# Task prompt
To complete the exercise, write out all the data exactly.

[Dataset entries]
▼▼▼
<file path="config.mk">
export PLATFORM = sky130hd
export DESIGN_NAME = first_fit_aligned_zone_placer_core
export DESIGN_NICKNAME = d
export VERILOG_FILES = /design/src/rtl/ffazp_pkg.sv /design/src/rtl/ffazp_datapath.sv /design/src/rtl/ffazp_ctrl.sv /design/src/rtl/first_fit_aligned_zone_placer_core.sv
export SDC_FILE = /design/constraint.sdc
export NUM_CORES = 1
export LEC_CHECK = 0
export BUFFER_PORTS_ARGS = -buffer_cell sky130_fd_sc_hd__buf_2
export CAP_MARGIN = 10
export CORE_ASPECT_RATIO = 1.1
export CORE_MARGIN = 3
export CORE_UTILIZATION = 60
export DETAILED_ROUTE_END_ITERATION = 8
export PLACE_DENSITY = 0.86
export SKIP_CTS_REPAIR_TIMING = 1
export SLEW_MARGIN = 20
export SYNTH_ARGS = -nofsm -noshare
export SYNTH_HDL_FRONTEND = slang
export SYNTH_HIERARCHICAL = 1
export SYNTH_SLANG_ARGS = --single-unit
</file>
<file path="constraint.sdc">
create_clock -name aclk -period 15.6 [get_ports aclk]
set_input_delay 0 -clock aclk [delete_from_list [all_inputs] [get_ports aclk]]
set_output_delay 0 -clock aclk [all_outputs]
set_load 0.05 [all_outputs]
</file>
▲▲▲
# Task solution
<file path="config.mk">
export PLATFORM = sky130hd
export DESIGN_NAME = first_fit_aligned_zone_placer_core
export DESIGN_NICKNAME = d
export VERILOG_FILES = /design/src/rtl/ffazp_pkg.sv /design/src/rtl/ffazp_datapath.sv /design/src/rtl/ffazp_ctrl.sv /design/src/rtl/first_fit_aligned_zone_placer_core.sv
export SDC_FILE = /design/constraint.sdc
export NUM_CORES = 1
export LEC_CHECK = 0
export BUFFER_PORTS_ARGS = -buffer_cell sky130_fd_sc_hd__buf_2
export CAP_MARGIN = 10
export CORE_ASPECT_RATIO = 1.1
export CORE_MARGIN = 3
export CORE_UTILIZATION = 60
export DETAILED_ROUTE_END_ITERATION = 8
export PLACE_DENSITY = 0.86
export SKIP_CTS_REPAIR_TIMING = 1
export SLEW_MARGIN = 20
export SYNTH_ARGS = -nofsm -noshare
export SYNTH_HDL_FRONTEND = slang
export SYNTH_HIERARCHICAL = 1
export SYNTH_SLANG_ARGS = --single-unit
</file>
<file path="constraint.sdc">
create_clock -name aclk -period 15.6 [get_ports aclk]
set_input_delay 0 -clock aclk [delete_from_list [all_inputs] [get_ports aclk]]
set_output_delay 0 -clock aclk [all_outputs]
set_load 0.05 [all_outputs]
</file>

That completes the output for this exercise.